■ TASK GOAL ■
From the records below, set down exactly the lines starting with the line that contains "S_HOLD: begin" and going on through the line that contains "input wire logic [$bits(bus_i.i_cordic_data)-1:0]". Nothing else is wanted.

■ Stored dataset items ■

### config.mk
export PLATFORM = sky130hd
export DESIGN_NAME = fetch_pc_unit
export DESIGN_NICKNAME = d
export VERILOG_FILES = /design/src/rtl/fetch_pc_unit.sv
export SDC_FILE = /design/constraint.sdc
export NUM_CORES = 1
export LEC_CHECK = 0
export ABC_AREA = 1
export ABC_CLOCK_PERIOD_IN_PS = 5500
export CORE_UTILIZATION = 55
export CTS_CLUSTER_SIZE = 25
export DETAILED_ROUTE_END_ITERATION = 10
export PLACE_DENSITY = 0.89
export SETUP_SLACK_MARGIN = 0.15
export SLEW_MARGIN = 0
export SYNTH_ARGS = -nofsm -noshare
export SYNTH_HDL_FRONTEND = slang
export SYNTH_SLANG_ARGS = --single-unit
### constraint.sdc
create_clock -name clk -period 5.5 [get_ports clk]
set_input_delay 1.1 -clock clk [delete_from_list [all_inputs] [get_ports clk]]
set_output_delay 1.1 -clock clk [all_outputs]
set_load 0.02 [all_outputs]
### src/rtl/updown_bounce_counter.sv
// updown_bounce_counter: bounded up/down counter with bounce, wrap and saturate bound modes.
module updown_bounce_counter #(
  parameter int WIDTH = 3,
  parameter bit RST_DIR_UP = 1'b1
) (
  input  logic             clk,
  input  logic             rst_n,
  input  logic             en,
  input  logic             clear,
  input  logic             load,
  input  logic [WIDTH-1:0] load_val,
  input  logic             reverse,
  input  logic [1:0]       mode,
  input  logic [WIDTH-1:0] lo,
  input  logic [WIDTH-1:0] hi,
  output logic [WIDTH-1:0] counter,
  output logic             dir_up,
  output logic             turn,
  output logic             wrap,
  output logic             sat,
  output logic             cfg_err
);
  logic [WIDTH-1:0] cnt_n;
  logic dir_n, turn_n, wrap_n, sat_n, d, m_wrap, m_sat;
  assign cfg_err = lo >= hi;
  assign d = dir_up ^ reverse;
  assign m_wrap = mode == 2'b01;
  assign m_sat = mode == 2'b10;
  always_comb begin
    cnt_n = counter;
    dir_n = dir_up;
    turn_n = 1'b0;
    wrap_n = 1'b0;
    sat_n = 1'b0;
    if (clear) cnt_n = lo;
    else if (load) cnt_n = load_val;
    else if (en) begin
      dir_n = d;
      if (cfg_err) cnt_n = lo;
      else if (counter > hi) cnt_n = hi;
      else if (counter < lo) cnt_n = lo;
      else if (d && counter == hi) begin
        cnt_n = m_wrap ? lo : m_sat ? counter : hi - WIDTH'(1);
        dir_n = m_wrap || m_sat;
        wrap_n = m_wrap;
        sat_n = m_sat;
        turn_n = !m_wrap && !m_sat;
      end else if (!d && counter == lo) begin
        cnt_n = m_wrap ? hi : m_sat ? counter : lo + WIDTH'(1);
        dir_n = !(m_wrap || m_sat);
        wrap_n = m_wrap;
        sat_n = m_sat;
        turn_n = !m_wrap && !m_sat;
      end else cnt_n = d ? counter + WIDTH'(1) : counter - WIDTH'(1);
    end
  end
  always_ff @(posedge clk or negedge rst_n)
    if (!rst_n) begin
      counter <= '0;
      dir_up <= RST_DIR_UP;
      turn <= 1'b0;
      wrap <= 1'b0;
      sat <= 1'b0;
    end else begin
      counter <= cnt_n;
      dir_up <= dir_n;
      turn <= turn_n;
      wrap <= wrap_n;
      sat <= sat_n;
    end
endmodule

--

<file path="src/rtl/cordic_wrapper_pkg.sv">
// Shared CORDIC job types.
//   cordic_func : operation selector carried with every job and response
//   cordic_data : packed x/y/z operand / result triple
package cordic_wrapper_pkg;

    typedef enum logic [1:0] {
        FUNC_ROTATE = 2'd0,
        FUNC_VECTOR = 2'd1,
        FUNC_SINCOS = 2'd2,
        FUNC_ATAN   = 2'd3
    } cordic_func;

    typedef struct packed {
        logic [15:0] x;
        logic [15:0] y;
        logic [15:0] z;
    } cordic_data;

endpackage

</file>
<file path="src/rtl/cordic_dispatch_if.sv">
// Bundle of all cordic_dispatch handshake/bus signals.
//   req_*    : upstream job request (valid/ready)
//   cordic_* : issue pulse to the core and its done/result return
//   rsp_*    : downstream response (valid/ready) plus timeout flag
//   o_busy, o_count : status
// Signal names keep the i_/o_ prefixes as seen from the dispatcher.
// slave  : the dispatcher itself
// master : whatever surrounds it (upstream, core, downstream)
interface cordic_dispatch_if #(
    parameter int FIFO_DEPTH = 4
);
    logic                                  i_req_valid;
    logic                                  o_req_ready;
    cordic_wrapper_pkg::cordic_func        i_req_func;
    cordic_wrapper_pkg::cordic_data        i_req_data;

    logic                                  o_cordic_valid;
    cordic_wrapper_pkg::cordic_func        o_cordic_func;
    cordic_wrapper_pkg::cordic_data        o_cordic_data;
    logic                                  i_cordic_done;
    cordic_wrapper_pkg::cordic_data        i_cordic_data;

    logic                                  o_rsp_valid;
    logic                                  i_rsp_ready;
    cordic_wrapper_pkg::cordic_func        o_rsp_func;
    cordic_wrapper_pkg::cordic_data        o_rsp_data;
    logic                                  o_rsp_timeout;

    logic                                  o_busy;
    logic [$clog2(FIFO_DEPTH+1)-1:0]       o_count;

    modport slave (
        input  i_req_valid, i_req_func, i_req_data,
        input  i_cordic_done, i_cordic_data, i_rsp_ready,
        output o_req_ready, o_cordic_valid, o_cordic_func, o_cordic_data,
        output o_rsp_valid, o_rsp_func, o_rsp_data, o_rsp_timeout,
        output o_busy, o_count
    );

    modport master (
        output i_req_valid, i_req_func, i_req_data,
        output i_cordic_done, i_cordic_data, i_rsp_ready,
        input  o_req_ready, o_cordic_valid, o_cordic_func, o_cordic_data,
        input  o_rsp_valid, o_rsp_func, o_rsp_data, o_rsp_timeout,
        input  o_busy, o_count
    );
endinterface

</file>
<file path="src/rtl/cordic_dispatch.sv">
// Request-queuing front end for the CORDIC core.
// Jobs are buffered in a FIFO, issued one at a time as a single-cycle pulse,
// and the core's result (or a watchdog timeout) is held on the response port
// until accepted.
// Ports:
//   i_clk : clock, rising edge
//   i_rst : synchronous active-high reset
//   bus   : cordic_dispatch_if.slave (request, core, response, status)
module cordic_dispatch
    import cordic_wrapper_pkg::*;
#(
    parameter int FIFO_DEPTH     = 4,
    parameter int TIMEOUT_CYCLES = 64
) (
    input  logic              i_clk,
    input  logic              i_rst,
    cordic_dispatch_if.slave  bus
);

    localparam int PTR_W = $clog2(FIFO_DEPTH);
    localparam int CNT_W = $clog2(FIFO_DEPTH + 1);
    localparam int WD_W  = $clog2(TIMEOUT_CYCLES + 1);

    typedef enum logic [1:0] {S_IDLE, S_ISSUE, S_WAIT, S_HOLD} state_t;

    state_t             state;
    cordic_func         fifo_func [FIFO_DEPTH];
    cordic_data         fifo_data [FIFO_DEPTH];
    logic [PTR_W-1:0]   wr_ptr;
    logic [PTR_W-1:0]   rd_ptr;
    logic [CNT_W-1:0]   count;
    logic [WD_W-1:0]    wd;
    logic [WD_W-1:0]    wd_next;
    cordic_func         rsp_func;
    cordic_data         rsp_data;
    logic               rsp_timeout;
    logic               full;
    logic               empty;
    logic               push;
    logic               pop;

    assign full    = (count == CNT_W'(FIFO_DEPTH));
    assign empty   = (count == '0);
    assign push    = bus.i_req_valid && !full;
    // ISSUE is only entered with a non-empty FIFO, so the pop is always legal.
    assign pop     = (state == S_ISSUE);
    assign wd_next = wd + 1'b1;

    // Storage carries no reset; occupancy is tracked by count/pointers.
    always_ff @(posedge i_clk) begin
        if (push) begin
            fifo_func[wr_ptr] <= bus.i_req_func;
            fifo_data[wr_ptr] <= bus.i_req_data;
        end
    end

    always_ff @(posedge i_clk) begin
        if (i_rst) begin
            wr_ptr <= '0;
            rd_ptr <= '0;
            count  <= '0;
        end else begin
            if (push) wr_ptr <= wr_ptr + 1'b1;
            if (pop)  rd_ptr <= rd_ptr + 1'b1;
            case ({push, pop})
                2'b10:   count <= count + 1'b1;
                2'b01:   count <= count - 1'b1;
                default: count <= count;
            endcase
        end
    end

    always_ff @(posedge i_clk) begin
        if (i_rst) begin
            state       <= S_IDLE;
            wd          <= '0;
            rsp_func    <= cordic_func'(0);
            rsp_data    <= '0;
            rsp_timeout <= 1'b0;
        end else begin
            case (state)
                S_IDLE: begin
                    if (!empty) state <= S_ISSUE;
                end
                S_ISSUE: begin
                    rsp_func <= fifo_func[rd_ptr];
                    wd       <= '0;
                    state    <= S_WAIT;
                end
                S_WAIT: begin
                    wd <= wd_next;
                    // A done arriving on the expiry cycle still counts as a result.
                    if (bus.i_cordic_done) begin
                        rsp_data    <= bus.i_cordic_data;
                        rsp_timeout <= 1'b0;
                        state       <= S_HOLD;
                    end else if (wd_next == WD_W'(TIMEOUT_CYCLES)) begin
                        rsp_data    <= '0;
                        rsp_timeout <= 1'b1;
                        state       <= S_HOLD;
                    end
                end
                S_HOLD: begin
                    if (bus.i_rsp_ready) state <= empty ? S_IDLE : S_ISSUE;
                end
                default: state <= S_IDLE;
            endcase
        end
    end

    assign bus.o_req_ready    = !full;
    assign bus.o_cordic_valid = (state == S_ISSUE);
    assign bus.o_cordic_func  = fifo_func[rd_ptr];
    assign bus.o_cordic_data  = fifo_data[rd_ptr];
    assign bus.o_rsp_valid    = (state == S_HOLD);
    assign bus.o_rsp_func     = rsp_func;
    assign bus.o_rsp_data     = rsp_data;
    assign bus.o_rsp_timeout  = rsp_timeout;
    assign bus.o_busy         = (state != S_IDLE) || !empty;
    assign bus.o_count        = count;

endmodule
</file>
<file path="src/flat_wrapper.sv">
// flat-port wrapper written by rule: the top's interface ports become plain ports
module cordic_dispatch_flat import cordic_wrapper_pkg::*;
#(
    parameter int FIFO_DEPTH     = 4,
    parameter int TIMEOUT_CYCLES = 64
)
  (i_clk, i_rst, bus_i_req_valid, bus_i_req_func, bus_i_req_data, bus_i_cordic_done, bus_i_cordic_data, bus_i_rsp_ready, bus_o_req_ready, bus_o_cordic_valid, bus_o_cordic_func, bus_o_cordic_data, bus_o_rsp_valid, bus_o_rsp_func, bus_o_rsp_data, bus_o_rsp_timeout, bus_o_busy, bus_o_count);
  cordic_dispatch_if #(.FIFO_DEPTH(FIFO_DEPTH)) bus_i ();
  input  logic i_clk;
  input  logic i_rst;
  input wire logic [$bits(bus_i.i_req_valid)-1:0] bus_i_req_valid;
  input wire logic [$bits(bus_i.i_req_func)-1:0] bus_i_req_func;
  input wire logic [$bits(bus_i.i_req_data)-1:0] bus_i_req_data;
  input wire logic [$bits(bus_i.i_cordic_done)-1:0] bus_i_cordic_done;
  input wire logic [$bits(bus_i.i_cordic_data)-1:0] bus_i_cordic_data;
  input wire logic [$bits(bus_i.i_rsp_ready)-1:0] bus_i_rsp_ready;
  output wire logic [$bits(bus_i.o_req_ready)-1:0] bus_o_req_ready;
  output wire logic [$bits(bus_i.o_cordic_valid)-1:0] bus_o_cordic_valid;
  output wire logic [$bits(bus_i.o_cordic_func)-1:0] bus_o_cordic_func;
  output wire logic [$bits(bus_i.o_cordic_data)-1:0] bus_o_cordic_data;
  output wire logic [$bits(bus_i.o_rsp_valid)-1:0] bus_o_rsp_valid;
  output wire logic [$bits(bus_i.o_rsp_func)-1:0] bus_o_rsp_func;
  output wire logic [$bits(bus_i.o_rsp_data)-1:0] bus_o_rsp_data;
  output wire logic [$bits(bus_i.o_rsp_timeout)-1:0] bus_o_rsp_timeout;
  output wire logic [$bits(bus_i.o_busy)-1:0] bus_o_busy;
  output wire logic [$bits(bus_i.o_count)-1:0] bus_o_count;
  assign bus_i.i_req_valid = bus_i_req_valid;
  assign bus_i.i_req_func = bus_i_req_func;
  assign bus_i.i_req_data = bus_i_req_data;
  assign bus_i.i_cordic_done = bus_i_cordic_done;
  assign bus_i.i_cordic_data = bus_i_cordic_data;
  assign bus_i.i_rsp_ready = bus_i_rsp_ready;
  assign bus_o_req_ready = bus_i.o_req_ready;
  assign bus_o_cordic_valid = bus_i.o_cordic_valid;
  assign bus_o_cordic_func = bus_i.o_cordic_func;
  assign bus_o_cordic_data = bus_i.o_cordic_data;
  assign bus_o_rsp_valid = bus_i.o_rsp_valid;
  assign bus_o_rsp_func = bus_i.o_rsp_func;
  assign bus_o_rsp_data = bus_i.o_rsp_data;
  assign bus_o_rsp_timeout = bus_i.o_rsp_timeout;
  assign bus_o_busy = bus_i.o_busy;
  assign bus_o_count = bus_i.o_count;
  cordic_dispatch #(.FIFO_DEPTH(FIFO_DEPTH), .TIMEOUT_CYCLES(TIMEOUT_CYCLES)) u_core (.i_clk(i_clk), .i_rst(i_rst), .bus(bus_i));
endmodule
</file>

■ EXERCISE OUTPUT ■
                S_HOLD: begin
                    if (bus.i_rsp_ready) state <= empty ? S_IDLE : S_ISSUE;
                end
                default: state <= S_IDLE;
            endcase
        end
    end

    assign bus.o_req_ready    = !full;
    assign bus.o_cordic_valid = (state == S_ISSUE);
    assign bus.o_cordic_func  = fifo_func[rd_ptr];
    assign bus.o_cordic_data  = fifo_data[rd_ptr];
    assign bus.o_rsp_valid    = (state == S_HOLD);
    assign bus.o_rsp_func     = rsp_func;
    assign bus.o_rsp_data     = rsp_data;
    assign bus.o_rsp_timeout  = rsp_timeout;
    assign bus.o_busy         = (state != S_IDLE) || !empty;
    assign bus.o_count        = count;

endmodule
</file>
<file path="src/flat_wrapper.sv">
// flat-port wrapper written by rule: the top's interface ports become plain ports
module cordic_dispatch_flat import cordic_wrapper_pkg::*;
#(
    parameter int FIFO_DEPTH     = 4,
    parameter int TIMEOUT_CYCLES = 64
)
  (i_clk, i_rst, bus_i_req_valid, bus_i_req_func, bus_i_req_data, bus_i_cordic_done, bus_i_cordic_data, bus_i_rsp_ready, bus_o_req_ready, bus_o_cordic_valid, bus_o_cordic_func, bus_o_cordic_data, bus_o_rsp_valid, bus_o_rsp_func, bus_o_rsp_data, bus_o_rsp_timeout, bus_o_busy, bus_o_count);
  cordic_dispatch_if #(.FIFO_DEPTH(FIFO_DEPTH)) bus_i ();
  input  logic i_clk;
  input  logic i_rst;
  input wire logic [$bits(bus_i.i_req_valid)-1:0] bus_i_req_valid;
  input wire logic [$bits(bus_i.i_req_func)-1:0] bus_i_req_func;
  input wire logic [$bits(bus_i.i_req_data)-1:0] bus_i_req_data;
  input wire logic [$bits(bus_i.i_cordic_done)-1:0] bus_i_cordic_done;
  input wire logic [$bits(bus_i.i_cordic_data)-1:0] bus_i_cordic_data;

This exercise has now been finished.